Visioni. “Christian”, la deludente seconda stagione della serie tivù Sky

venerdì 14 aprile 2023


La seconda stagione di Christian accentua i difetti della prima. La serie tivù amplifica le note dolenti legate a una scrittura nebulosa, a tratti irritante. Invece di approfondire i personaggi esistenti, ne aggiunge di nuovi, alimentando dubbi, perplessità e sfidando a più riprese la pazienza dello spettatore. Il progetto televisivo creato da Valerio Cilio, Roberto “Saku” Cinardi ed Enrico Audenino è tratto dalla graphic novel Stigmate di Claudio Piersanti e Lorenzo Mattotti. La regia è firmata di Stefano Lodovichi e dallo stesso “Saku”. La sceneggiatura è opera di Cilio, insieme a Patrizia Dellea, Valentina Piersanti, Francesco Agostini e Giulio Calvani. La serie targata Sky, prodotta da Lucky Red, con la partecipazione di Newen Connect, si compone, anche stavolta, di 6 episodi della durata media di un’ora.

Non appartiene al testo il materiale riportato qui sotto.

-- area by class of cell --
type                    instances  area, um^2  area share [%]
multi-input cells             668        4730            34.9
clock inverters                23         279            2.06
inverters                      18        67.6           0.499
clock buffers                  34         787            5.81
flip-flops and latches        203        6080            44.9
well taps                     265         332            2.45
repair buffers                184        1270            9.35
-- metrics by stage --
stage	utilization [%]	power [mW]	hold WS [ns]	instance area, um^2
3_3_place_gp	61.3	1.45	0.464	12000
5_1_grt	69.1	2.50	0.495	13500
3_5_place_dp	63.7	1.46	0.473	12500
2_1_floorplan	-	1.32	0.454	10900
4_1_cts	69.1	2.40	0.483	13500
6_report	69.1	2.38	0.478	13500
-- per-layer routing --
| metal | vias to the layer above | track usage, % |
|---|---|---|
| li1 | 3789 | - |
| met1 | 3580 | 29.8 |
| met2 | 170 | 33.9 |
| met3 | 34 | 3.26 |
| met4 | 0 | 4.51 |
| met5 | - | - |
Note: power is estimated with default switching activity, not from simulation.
`config.mk`:
```
export PLATFORM = sky130hd
export DESIGN_NAME = sclse_front
export DESIGN_NICKNAME = d
export VERILOG_FILES = /design/src/hw/rtl/sclse_pkg.sv /design/src/hw/rtl/sclse_front.sv
export SDC_FILE = /design/constraint.sdc
export NUM_CORES = 2
export LEC_CHECK = 0
export BUFFER_PORTS_ARGS = -buffer_cell sky130_fd_sc_hd__buf_4
export CORE_ASPECT_RATIO = 0.7
export CORE_UTILIZATION = 55
export CTS_CLUSTER_SIZE = 12
export DETAILED_ROUTE_END_ITERATION = 6
export PLACE_DENSITY = 0.72
export SYNTH_ARGS = -nofsm -noshare
export SYNTH_HDL_FRONTEND = slang
export SYNTH_SLANG_ARGS = --single-unit
```
`constraint.sdc`:
```
create_clock -name clk_i -period 20.4 [get_ports clk_i]
set_input_delay 2.04 -clock clk_i [delete_from_list [all_inputs] [get_ports clk_i]]
set_output_delay 2.04 -clock clk_i [all_outputs]
set_load 0.01 [all_outputs]
```
### src/hw/rtl/sclse_pkg.sv
// Shared types and constants for the sparse column log-sum-exp block.
`timescale 1ns / 1ps
`default_nettype none
package sclse_pkg;

  localparam int FRAC_BITS_DEF = 16;
  localparam int ACC_WIDTH_DEF = 64;

  // log2(e) and ln(2) in Q30.
  localparam logic [30:0] LOG2E_Q30 = 31'd1549082005;
  localparam logic [29:0] LN2_Q30   = 30'd744261118;
  localparam logic [31:0] ONE_Q30   = 32'd1073741824;

  typedef struct packed {
    logic signed [31:0] value;
    logic signed [31:0] offset;
    logic               last;
    logic               empty_column;
  } in_t;

  typedef struct packed {
    logic signed [31:0] sum_out;
    logic               minus_infinity;
  } out_t;

  // Coefficients of the 2^x polynomial in Q30, lowest order first.
  function automatic logic [31:0] exp_coef(input logic [2:0] idx);
    logic [31:0] c;
    case (idx)
      3'd0:    c = 32'd744261118;
      3'd1:    c = 32'd257941248;
      3'd2:    c = 32'd59596083;
      3'd3:    c = 32'd10327388;
      3'd4:    c = 32'd1431680;
      3'd5:    c = 32'd165394;
      default: c = 32'd0;
    endcase
    return c;
  endfunction

endpackage
`default_nettype wire

### src/hw/rtl/sclse_back.sv
// Back end: accumulates terms and computes the closing logarithm.
`timescale 1ns / 1ps
`default_nettype none
module sclse_back import sclse_pkg::*; #(
  parameter int FRAC_BITS = FRAC_BITS_DEF,
  parameter int ACC_WIDTH = ACC_WIDTH_DEF
) (
  input  wire logic                  clk_i,
  input  wire logic                  rst_ni,
  input  wire logic                  q_empty_i,
  input  wire logic [ACC_WIDTH+32:0] q_data_i,
  output      logic                  q_pop_o,
  output      logic                  empty,
  input  wire logic                  pop,
  output      out_t                  data_o
);

  localparam int S = 30 - FRAC_BITS;

  localparam logic [2:0] B_IDLE = 3'd0;
  localparam logic [2:0] B_CHK  = 3'd1;
  localparam logic [2:0] B_NORM = 3'd2;
  localparam logic [2:0] B_SQ   = 3'd3;
  localparam logic [2:0] B_MUL  = 3'd4;
  localparam logic [2:0] B_ADD  = 3'd5;
  localparam logic [2:0] B_RND  = 3'd6;
  localparam logic [2:0] B_OUT  = 3'd7;

  logic [2:0]            state_q;
  logic [ACC_WIDTH-1:0]  acc_q, z_q, term, sat_sum;
  logic [ACC_WIDTH:0]    raw_sum;
  logic signed [31:0]    off_in, off_q;
  logic                  close_in;
  logic [6:0]            m_q;
  logic [30:0]           zm_q;
  logic [29:0]           frac_q;
  logic [4:0]            cnt_q;
  logic [61:0]           sq;
  logic [31:0]           sq_hi;
  logic signed [39:0]    mi_q, lq_q, ln_q, ln_d;
  logic [29:0]           pf_q;
  logic [59:0]           pf_prod;
  logic [39:0]           mag;
  logic signed [40:0]    r;
  out_t                  res_q, out_q, out_d;
  logic                  valid_q, out_free;

  assign {term, off_in, close_in} = q_data_i;
  assign raw_sum  = {1'b0, acc_q} + {1'b0, term};
  assign sat_sum  = raw_sum[ACC_WIDTH] ? '1 : raw_sum[ACC_WIDTH-1:0];
  assign q_pop_o  = (state_q == B_IDLE) && !q_empty_i;
  assign sq       = zm_q * zm_q;
  assign sq_hi    = sq[61:30];
  assign pf_prod  = frac_q * LN2_Q30;
  assign mag      = lq_q[39] ? 40'(-lq_q) : 40'(lq_q);
  assign ln_d     = lq_q[39] ? -40'((mag + 40'(1 << (S - 1))) >> S)
                             :  40'((mag + 40'(1 << (S - 1))) >> S);
  assign r        = 41'(ln_q) + 41'(off_q);
  assign out_free = !valid_q || pop;
  assign empty    = !valid_q;
  assign data_o   = out_q;

  // Final result with the offset added and the value saturated.
  always_comb begin
    out_d = res_q;
    if (!res_q.minus_infinity) begin
      if (r > 41'sd2147483647)       out_d.sum_out = 32'sh7fffffff;
      else if (r < -41'sd2147483648) out_d.sum_out = 32'sh80000000;
      else                           out_d.sum_out = r[31:0];
    end
  end

  always_ff @(posedge clk_i or negedge rst_ni) begin
    if (!rst_ni) begin
      state_q <= B_IDLE;
      acc_q   <= '0;
      valid_q <= 1'b0;
    end else begin
      if (state_q == B_OUT && out_free) valid_q <= 1'b1;
      else if (pop && valid_q)          valid_q <= 1'b0;
      case (state_q)
        B_IDLE: if (!q_empty_i) begin
          acc_q <= close_in ? '0 : sat_sum;
          if (close_in) state_q <= B_CHK;
        end
        B_CHK:  state_q <= (z_q == '0) ? B_OUT : B_NORM;
        B_NORM: if (z_q[ACC_WIDTH-1]) state_q <= B_SQ;
        B_SQ:   if (cnt_q == 5'd29) state_q <= B_MUL;
        B_MUL:  state_q <= B_ADD;
        B_ADD:  state_q <= B_RND;
        B_RND:  state_q <= B_OUT;
        B_OUT:  if (out_free) state_q <= B_IDLE;
        default: state_q <= B_IDLE;
      endcase
    end
  end

  always_ff @(posedge clk_i) begin
    case (state_q)
      B_IDLE: begin
        z_q   <= sat_sum;
        off_q <= off_in;
        m_q   <= 7'(ACC_WIDTH - 1);
      end
      B_CHK: begin
        res_q.sum_out        <= '0;
        res_q.minus_infinity <= 1'b1;
      end
      B_NORM: begin
        if (z_q[ACC_WIDTH-1]) begin
          zm_q   <= z_q[ACC_WIDTH-1:ACC_WIDTH-31];
          frac_q <= '0;
          cnt_q  <= '0;
        end else begin
          z_q <= z_q << 1;
          m_q <= m_q - 7'd1;
        end
      end
      B_SQ: begin
        cnt_q <= cnt_q + 5'd1;
        if (sq_hi[31]) begin
          zm_q <= sq_hi[31:1];
          frac_q[5'd29 - cnt_q] <= 1'b1;
        end else begin
          zm_q <= sq_hi[30:0];
        end
      end
      B_MUL: begin
        pf_q <= pf_prod[59:30];
        mi_q <= 40'(signed'({1'b0, m_q}) - 8'(FRAC_BITS)) * 40'(signed'({1'b0, LN2_Q30}));
      end
      B_ADD: lq_q <= mi_q + 40'(pf_q);
      B_RND: begin
        ln_q <= ln_d;
        res_q.minus_infinity <= 1'b0;
      end
      default: ;
    endcase
    if (state_q == B_OUT && out_free) out_q <= out_d;
  end

endmodule
`default_nettype wire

La storia si concentra sulle vicende di Christian (Edoardo Pesce), lo scagnozzo di Lino (Giordano De Plano), un boss di Città Palazzo (Corviale), alveare di cemento della periferia romana. Il giovane chiamato a picchiare l’ennesima vittima avverte un forte dolore alle mani, che presto iniziano a sanguinare. Christian scopre di avere dei poteri taumaturgici e inizia a compiere miracoli. Salva da morte certa l’eroinomane Rachele (Silvia D’Amico). La ragazza lo invita a cambiare vita e a curare la gente. I prodigi attirano l’attenzione di Matteo (Claudio Santamaria), un postulatole del Vaticano che, dopo la guarigione del figlio operata da Christian, si trasferisce nel quartiere per indagare sul falso profeta. Anche l’esorcista Padre Klaus (Ivan Franek) si mette sulle tracce del giovane guaritore. Intanto, si consumano le vendette: di Michela (Romana Maggiora Vergano) nei confronti del compagno, Davide (Antonio Bannò) e di Christian, che si trova coinvolto nella morte di Lino.

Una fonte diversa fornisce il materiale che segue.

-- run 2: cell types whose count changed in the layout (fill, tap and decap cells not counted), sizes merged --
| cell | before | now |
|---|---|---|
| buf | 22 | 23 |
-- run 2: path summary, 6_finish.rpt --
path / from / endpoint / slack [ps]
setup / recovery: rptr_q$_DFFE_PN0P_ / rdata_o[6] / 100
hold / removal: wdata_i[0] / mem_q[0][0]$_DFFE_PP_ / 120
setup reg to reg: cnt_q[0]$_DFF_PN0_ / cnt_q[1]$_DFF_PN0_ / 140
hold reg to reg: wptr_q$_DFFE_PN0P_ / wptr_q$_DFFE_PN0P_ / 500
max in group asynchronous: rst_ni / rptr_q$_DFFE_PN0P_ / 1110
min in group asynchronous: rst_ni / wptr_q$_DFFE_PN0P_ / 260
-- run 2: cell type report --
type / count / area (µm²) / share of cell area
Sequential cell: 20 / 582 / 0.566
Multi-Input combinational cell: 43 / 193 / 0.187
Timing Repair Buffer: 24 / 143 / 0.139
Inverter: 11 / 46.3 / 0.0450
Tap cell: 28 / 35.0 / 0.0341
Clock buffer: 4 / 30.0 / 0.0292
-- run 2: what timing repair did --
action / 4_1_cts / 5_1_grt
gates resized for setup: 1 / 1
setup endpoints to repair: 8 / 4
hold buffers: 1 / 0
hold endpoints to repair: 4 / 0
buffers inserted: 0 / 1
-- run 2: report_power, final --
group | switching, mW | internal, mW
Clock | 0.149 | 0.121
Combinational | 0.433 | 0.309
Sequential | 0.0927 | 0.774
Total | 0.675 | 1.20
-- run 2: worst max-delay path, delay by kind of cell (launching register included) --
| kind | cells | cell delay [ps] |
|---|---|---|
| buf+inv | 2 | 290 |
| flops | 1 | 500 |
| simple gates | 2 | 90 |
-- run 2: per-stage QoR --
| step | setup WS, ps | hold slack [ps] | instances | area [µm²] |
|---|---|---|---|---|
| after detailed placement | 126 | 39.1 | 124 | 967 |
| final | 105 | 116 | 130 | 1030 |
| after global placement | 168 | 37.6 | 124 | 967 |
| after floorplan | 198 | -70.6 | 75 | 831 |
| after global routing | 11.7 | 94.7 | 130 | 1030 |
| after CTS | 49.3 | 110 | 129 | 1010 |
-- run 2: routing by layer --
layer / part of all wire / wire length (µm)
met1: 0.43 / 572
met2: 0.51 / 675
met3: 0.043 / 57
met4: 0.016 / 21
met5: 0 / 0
[config.mk]
export PLATFORM = sky130hd
export DESIGN_NAME = best_fit_free_list_allocator_top
export DESIGN_NICKNAME = d
export VERILOG_FILES = /design/src/hdl/bffa_pkg.sv /design/src/hdl/best_fit_free_list_allocator_top.sv
export SDC_FILE = /design/constraint.sdc
export NUM_CORES = 2
export LEC_CHECK = 0
export ABC_AREA = 1
export BUFFER_PORTS_ARGS = -buffer_cell sky130_fd_sc_hd__clkbuf_2
export CORE_ASPECT_RATIO = 0.6
export CORE_MARGIN = 4
export CORE_UTILIZATION = 47
export CTS_CLUSTER_DIAMETER = 120
export DETAILED_ROUTE_END_ITERATION = 16
export GPL_TIMING_DRIVEN = 0
export SLEW_MARGIN = 20
export SYNTH_ARGS = -nofsm -noshare
export SYNTH_HDL_FRONTEND = slang
export SYNTH_SLANG_ARGS = --single-unit
[constraint.sdc]
create_clock -name i_clk -period 11.1 [get_ports i_clk]
set_clock_uncertainty 0.15 [all_clocks]
set_input_delay 0.555 -clock i_clk [delete_from_list [all_inputs] [get_ports i_clk]]
set_output_delay 0.555 -clock i_clk [all_outputs]
set_load 0.03 [all_outputs]
[src/hdl/bffa_pkg.sv]
// ----------------------------------------------------------------------------
// bffa_pkg
// Shared types and constants for the best-fit free-list allocator.
// ----------------------------------------------------------------------------
package bffa_pkg;

    localparam int DEF_TABLE_DEPTH = 64;
    localparam int DEF_ADDR_BITS   = 16;

    localparam logic [1:0] OP_ALLOC   = 2'd0;
    localparam logic [1:0] OP_FREE    = 2'd1;
    localparam logic [1:0] OP_RECLAIM = 2'd2;
    localparam logic [1:0] OP_RSVD    = 2'd3;

    localparam logic [1:0] ST_OK       = 2'd0;
    localparam logic [1:0] ST_NO_FIT   = 2'd1;
    localparam logic [1:0] ST_BAD_REQ  = 2'd2;
    localparam logic [1:0] ST_FULL     = 2'd3;

    typedef enum logic [3:0] {
        S_INIT,
        S_IDLE,
        S_ASCAN,
        S_AEND,
        S_SHIFT,
        S_SRT_RDI,
        S_SRT_KEY,
        S_SRT_CMP,
        S_SRT_PUT,
        S_MRG_RD0,
        S_MRG_C0,
        S_MRG_CMP,
        S_MRG_FIN
    } t_state;

endpackage

[src/hdl/best_fit_free_list_allocator_top.sv]
// ----------------------------------------------------------------------------
// best_fit_free_list_allocator_top
// Best-fit allocator over a table of free areas held in a synchronous memory.
// Free is handled from idle; allocate scans every entry and, when an exact fit
// at entry k is removed, shifts the entries above it down; reclaim sorts by base, then merges.
// One transaction at a time; the next start is taken once o_busy drops.
// Synchronous reset; after reset the S_INIT state loads entry 0 with the pool.
// Results are strobed for one cycle on o_done; the receiver cannot stall.
// ----------------------------------------------------------------------------
module best_fit_free_list_allocator_top #(
    parameter int TABLE_DEPTH = bffa_pkg::DEF_TABLE_DEPTH,
    parameter int ADDR_BITS   = bffa_pkg::DEF_ADDR_BITS
) (
    input  logic                 i_clk,
    input  logic                 i_rst_n,
    input  logic                 i_start,
    output logic                 o_busy,
    input  logic [1:0]           i_operation,
    input  logic [ADDR_BITS:0]   i_req_size,
    input  logic [ADDR_BITS-1:0] i_area_base,
    input  logic                 i_cfg_valid,
    output logic                 o_cfg_ready,
    input  logic [ADDR_BITS:0]   i_cfg_data,
    output logic                 o_done,
    output logic [1:0]           o_status,
    output logic [ADDR_BITS-1:0] o_granted_base,
    output logic [ADDR_BITS:0]   o_granted_size,
    output logic                 o_merged
);
    import bffa_pkg::*;

    localparam int AW = ADDR_BITS;
    localparam int SW = ADDR_BITS + 1;
    localparam int IW = $clog2(TABLE_DEPTH);
    localparam int CW = $clog2(TABLE_DEPTH + 1);
    localparam logic [SW-1:0] POOL_MAX = SW'(1) << AW;
    localparam logic [CW-1:0] DEPTH_C  = CW'(TABLE_DEPTH);

    t_state r_state, n_state;

    logic [AW-1:0] r_mem_base [TABLE_DEPTH];
    logic [SW-1:0] r_mem_size [TABLE_DEPTH];
    logic [AW-1:0] r_rd_base;
    logic [SW-1:0] r_rd_size;

    logic          w_we;
    logic [IW-1:0] w_wa, w_ra;
    logic [AW-1:0] w_wbase;
    logic [SW-1:0] w_wsize;

    logic [CW-1:0] r_cnt, n_cnt;
    logic [SW-1:0] r_pool, n_pool;
    logic [SW-1:0] r_req, n_req;
    logic [CW-1:0] r_i, n_i;
    logic [CW-1:0] r_j, n_j;
    logic [IW-1:0] r_pidx, n_pidx;
    logic          r_pv, n_pv;
    logic          r_found, n_found;
    logic [IW-1:0] r_best, n_best;
    logic [AW-1:0] r_bbase, n_bbase;
    logic [SW-1:0] r_bsize, n_bsize;
    logic [AW-1:0] r_key_base, n_key_base;
    logic [SW-1:0] r_key_size, n_key_size;
    logic [AW-1:0] r_cur_base, n_cur_base;
    logic [SW-1:0] r_cur_size, n_cur_size;
    logic [IW-1:0] r_w, n_w;
    logic          r_mrg, n_mrg;

    logic          r_done, n_done;
    logic [1:0]    r_status, n_status;
    logic [AW-1:0] r_gbase, n_gbase;
    logic [SW-1:0] r_gsize, n_gsize;
    logic          r_merged, n_merged;

    logic          w_cmd_bad, w_scan_more, w_merge_more, w_fit, w_sort_gt, w_adj;
    logic          w_last_outer, w_cfg_wr;
    logic [SW-1:0] w_cfg_val;

    assign w_cmd_bad    = (i_req_size == '0) || (i_req_size > r_pool);
    assign w_scan_more  = r_i < r_cnt;
    assign w_merge_more = r_j < r_cnt;
    assign w_fit        = (r_rd_size >= r_req) && (!r_found || (r_rd_size < r_bsize));
    assign w_sort_gt    = r_rd_base > r_key_base;
    assign w_adj        = {2'b00, r_rd_base} ==
                          ({2'b00, r_cur_base} + {1'b0, r_cur_size});
    assign w_last_outer = (r_i + CW'(1)) == r_cnt;
    assign w_cfg_wr     = i_cfg_valid && o_cfg_ready;

    always_comb begin
        if (i_cfg_data == '0) begin
            w_cfg_val = SW'(1);
        end else if (i_cfg_data > POOL_MAX) begin
            w_cfg_val = POOL_MAX;
        end else begin
            w_cfg_val = i_cfg_data;
        end
    end

    // next state
    always_comb begin
        n_state = r_state;
        unique case (r_state)
            S_INIT: n_state = S_IDLE;
            S_IDLE: begin
                if (i_start) begin
                    priority if (i_operation == OP_ALLOC) begin
                        if (!w_cmd_bad && (r_cnt != '0)) n_state = S_ASCAN;
                    end else if (i_operation == OP_RECLAIM) begin
                        if (r_cnt > CW'(1)) n_state = S_SRT_RDI;
                    end else begin
                        n_state = S_IDLE;
                    end
                end
            end
            S_ASCAN:   if (!w_scan_more) n_state = S_AEND;
            S_AEND:    n_state = (r_found && (r_bsize == r_req)) ? S_SHIFT : S_IDLE;
            S_SHIFT:   if (!w_scan_more) n_state = S_IDLE;
            S_SRT_RDI: n_state = S_SRT_KEY;
            S_SRT_KEY: n_state = S_SRT_CMP;
            S_SRT_CMP: begin
                if (w_sort_gt) begin
                    n_state = (r_j == CW'(1)) ? S_SRT_PUT : S_SRT_CMP;
                end else begin
                    n_state = w_last_outer ? S_MRG_RD0 : S_SRT_RDI;
                end
            end
            S_SRT_PUT: n_state = w_last_outer ? S_MRG_RD0 : S_SRT_RDI;
            S_MRG_RD0: n_state = S_MRG_C0;
            S_MRG_C0:  n_state = S_MRG_CMP;
            S_MRG_CMP: if (!w_merge_more) n_state = S_MRG_FIN;
            S_MRG_FIN: n_state = S_IDLE;
            default:   n_state = S_IDLE;
        endcase
    end

    // datapath and memory control
    always_comb begin
        n_cnt = r_cnt;  n_pool = r_pool;  n_req = r_req;
        n_i = r_i;  n_j = r_j;  n_pidx = r_pidx;  n_pv = r_pv;
        n_found = r_found;  n_best = r_best;  n_bbase = r_bbase;  n_bsize = r_bsize;
        n_key_base = r_key_base;  n_key_size = r_key_size;
        n_cur_base = r_cur_base;  n_cur_size = r_cur_size;
        n_w = r_w;  n_mrg = r_mrg;
        n_done = 1'b0;  n_status = ST_OK;  n_gbase = '0;  n_gsize = '0;  n_merged = 1'b0;
        w_we = 1'b0;  w_wa = '0;  w_ra = '0;  w_wbase = '0;  w_wsize = '0;
        unique case (r_state)
            S_INIT: begin
                w_we = 1'b1;  w_wsize = r_pool;  n_cnt = CW'(1);
            end
            S_IDLE: begin
                if (w_cfg_wr) begin
                    n_pool = w_cfg_val;
                    w_we = 1'b1;  w_wsize = w_cfg_val;  n_cnt = CW'(1);
                end else if (i_start) begin
                    n_req = i_req_size;
                    unique case (i_operation)
                        OP_ALLOC: begin
                            if (w_cmd_bad) begin
                                n_done = 1'b1;  n_status = ST_BAD_REQ;
                            end else if (r_cnt == '0) begin
                                n_done = 1'b1;  n_status = ST_NO_FIT;
                            end else begin
                                n_i = '0;  n_pv = 1'b0;  n_found = 1'b0;
                            end
                        end
                        OP_FREE: begin
                            n_done = 1'b1;
                            if (w_cmd_bad) begin
                                n_status = ST_BAD_REQ;
                            end else if (r_cnt >= DEPTH_C) begin
                                n_status = ST_FULL;
                            end else begin
                                w_we = 1'b1;  w_wa = r_cnt[IW-1:0];
                                w_wbase = i_area_base;  w_wsize = i_req_size;
                                n_cnt = r_cnt + CW'(1);
                            end
                        end
                        OP_RECLAIM: begin
                            if (r_cnt > CW'(1)) begin
                                n_i = CW'(1);  n_mrg = 1'b0;
                            end else begin
                                n_done = 1'b1;
                            end
                        end
                        default: begin
                            n_done = 1'b1;  n_status = ST_BAD_REQ;
                        end
                    endcase
                end
            end
            S_ASCAN: begin
                if (r_pv && w_fit) begin
                    n_found = 1'b1;  n_best = r_pidx;
                    n_bbase = r_rd_base;  n_bsize = r_rd_size;
                end
                n_pv = w_scan_more;
                if (w_scan_more) begin
                    w_ra = r_i[IW-1:0];  n_pidx = r_i[IW-1:0];  n_i = r_i + CW'(1);
                end
            end
            S_AEND: begin
                if (!r_found) begin
                    n_done = 1'b1;  n_status = ST_NO_FIT;
                end else if (r_bsize > r_req) begin
                    w_we = 1'b1;  w_wa = r_best;
                    w_wbase = r_bbase + r_req[AW-1:0];  w_wsize = r_bsize - r_req;
                    n_done = 1'b1;  n_gbase = r_bbase;  n_gsize = r_req;
                end else begin
                    n_i = CW'(r_best) + CW'(1);  n_pv = 1'b0;
                end
            end
            S_SHIFT: begin
                if (r_pv) begin
                    w_we = 1'b1;  w_wa = r_pidx - IW'(1);
                    w_wbase = r_rd_base;  w_wsize = r_rd_size;
                end
                n_pv = w_scan_more;
                if (w_scan_more) begin
                    w_ra = r_i[IW-1:0];  n_pidx = r_i[IW-1:0];  n_i = r_i + CW'(1);
                end else begin
                    n_cnt = r_cnt - CW'(1);
                    n_done = 1'b1;  n_gbase = r_bbase;  n_gsize = r_req;
                end
            end
            S_SRT_RDI: begin
                w_ra = r_i[IW-1:0];
            end
            S_SRT_KEY: begin
                n_key_base = r_rd_base;  n_key_size = r_rd_size;
                n_j = r_i;  w_ra = r_i[IW-1:0] - IW'(1);
            end
            S_SRT_CMP: begin
                w_we = 1'b1;  w_wa = r_j[IW-1:0];
                if (w_sort_gt) begin
                    w_wbase = r_rd_base;  w_wsize = r_rd_size;
                    n_j = r_j - CW'(1);
                    w_ra = r_j[IW-1:0] - IW'(2);
                end else begin
                    w_wbase = r_key_base;  w_wsize = r_key_size;
                    n_i = r_i + CW'(1);
                end
            end
            S_SRT_PUT: begin
                w_we = 1'b1;  w_wa = '0;
                w_wbase = r_key_base;  w_wsize = r_key_size;
                n_i = r_i + CW'(1);
            end
            S_MRG_RD0: begin
                w_ra = '0;
            end
            S_MRG_C0: begin
                n_cur_base = r_rd_base;  n_cur_size = r_rd_size;  n_w = '0;
                w_ra = IW'(1);  n_j = CW'(2);
            end
            S_MRG_CMP: begin
                if (w_adj) begin
                    n_cur_size = r_cur_size + r_rd_size;  n_mrg = 1'b1;
                end else begin
                    w_we = 1'b1;  w_wa = r_w;
                    w_wbase = r_cur_base;  w_wsize = r_cur_size;
                    n_w = r_w + IW'(1);
                    n_cur_base = r_rd_base;  n_cur_size = r_rd_size;
                end
                if (w_merge_more) begin
                    w_ra = r_j[IW-1:0];  n_j = r_j + CW'(1);
                end
            end
            S_MRG_FIN: begin
                w_we = 1'b1;  w_wa = r_w;
                w_wbase = r_cur_base;  w_wsize = r_cur_size;
                n_cnt = CW'(r_w) + CW'(1);
                n_done = 1'b1;  n_merged = r_mrg;
            end
            default: ;
        endcase
    end

    always_ff @(posedge i_clk) begin
        if (w_we) begin
            r_mem_base[w_wa] <= w_wbase;
            r_mem_size[w_wa] <= w_wsize;
        end
        r_rd_base <= r_mem_base[w_ra];
        r_rd_size <= r_mem_size[w_ra];
    end

    always_ff @(posedge i_clk) begin
        if (!i_rst_n) begin
            r_state <= S_INIT;
            r_cnt   <= '0;
            r_pool  <= POOL_MAX;
            r_done  <= 1'b0;
        end else begin
            r_state <= n_state;
            r_cnt   <= n_cnt;
            r_pool  <= n_pool;
            r_done  <= n_done;
        end
    end

    always_ff @(posedge i_clk) begin
        r_req <= n_req;  r_i <= n_i;  r_j <= n_j;  r_pidx <= n_pidx;  r_pv <= n_pv;
        r_found <= n_found;  r_best <= n_best;  r_bbase <= n_bbase;  r_bsize <= n_bsize;
        r_key_base <= n_key_base;  r_key_size <= n_key_size;
        r_cur_base <= n_cur_base;  r_cur_size <= n_cur_size;
        r_w <= n_w;  r_mrg <= n_mrg;
        r_status <= n_status;  r_gbase <= n_gbase;  r_gsize <= n_gsize;
        r_merged <= n_merged;
    end

    assign o_busy         = (r_state != S_IDLE);
    assign o_cfg_ready    = (r_state == S_IDLE) && !i_start;
    assign o_done         = r_done;
    assign o_status       = r_status;
    assign o_granted_base = r_gbase;
    assign o_granted_size = r_gsize;
    assign o_merged       = r_merged;

    a_cnt_bound: assert property (@(posedge i_clk) disable iff (!i_rst_n)
        r_cnt <= DEPTH_C) else $error("entry count exceeds table depth");

    a_grant_ok: assert property (@(posedge i_clk) disable iff (!i_rst_n)
        (o_done && (o_granted_size != '0)) |-> (o_status == ST_OK))
        else $error("grant reported with error status");

    a_merge_ok: assert property (@(posedge i_clk) disable iff (!i_rst_n)
        (o_done && o_merged) |-> (o_status == ST_OK))
        else $error("merge flag with error status");

    a_start_tracked: assert property (@(posedge i_clk) disable iff (!i_rst_n)
        (i_start && !o_busy) |=> (o_busy || o_done))
        else $error("accepted transaction neither in progress nor reported");

endmodule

La seconda stagione di Christian sottolinea il tono grottesco della prima, ma rende paradossale il confronto dicotomico fra il Bene e il Male rappresentati dagli indisponenti La Nera (Laura Morante) e il Biondo (Giulio Beranek). I due attori sono costretti a recitare battute che suonano ridondanti, se non addirittura kitsch, che richiamano continuamente al libero arbitrio. Capita, infatti, di sentire accostate nella stessa frase, citazioni elementari da Kant a Giorgio Gaber, da Orwell a Mozart, fino a Maradona e Hitler. Anche gli accostamenti e le sottolineature musicali appaiono discutibili: si sovrappongono Renato Zero e Mango, Edoardo Bennato e Domenico Modugno, i Verdena, Gaetano Donizetti e il Trio Lescano. Con tutta evidenza, manca la volontà di approfondire, di scandagliare tra le pieghe emotive dei personaggi. Viene messo in scena un racconto pretenzioso dove regna letteralmente il caos e i piani narrativi confondono e si confondono. L’unica notizia confortante della serie tivù attiene alla direzione degli attori, che si conferma di assoluto livello: con le vette rappresentate dal protagonista, un sincero Edoardo Pesce, dalla dolente Silvia D’amico, dall’intenso Antonio Bannò e dal magnetico Claudio Santamaria.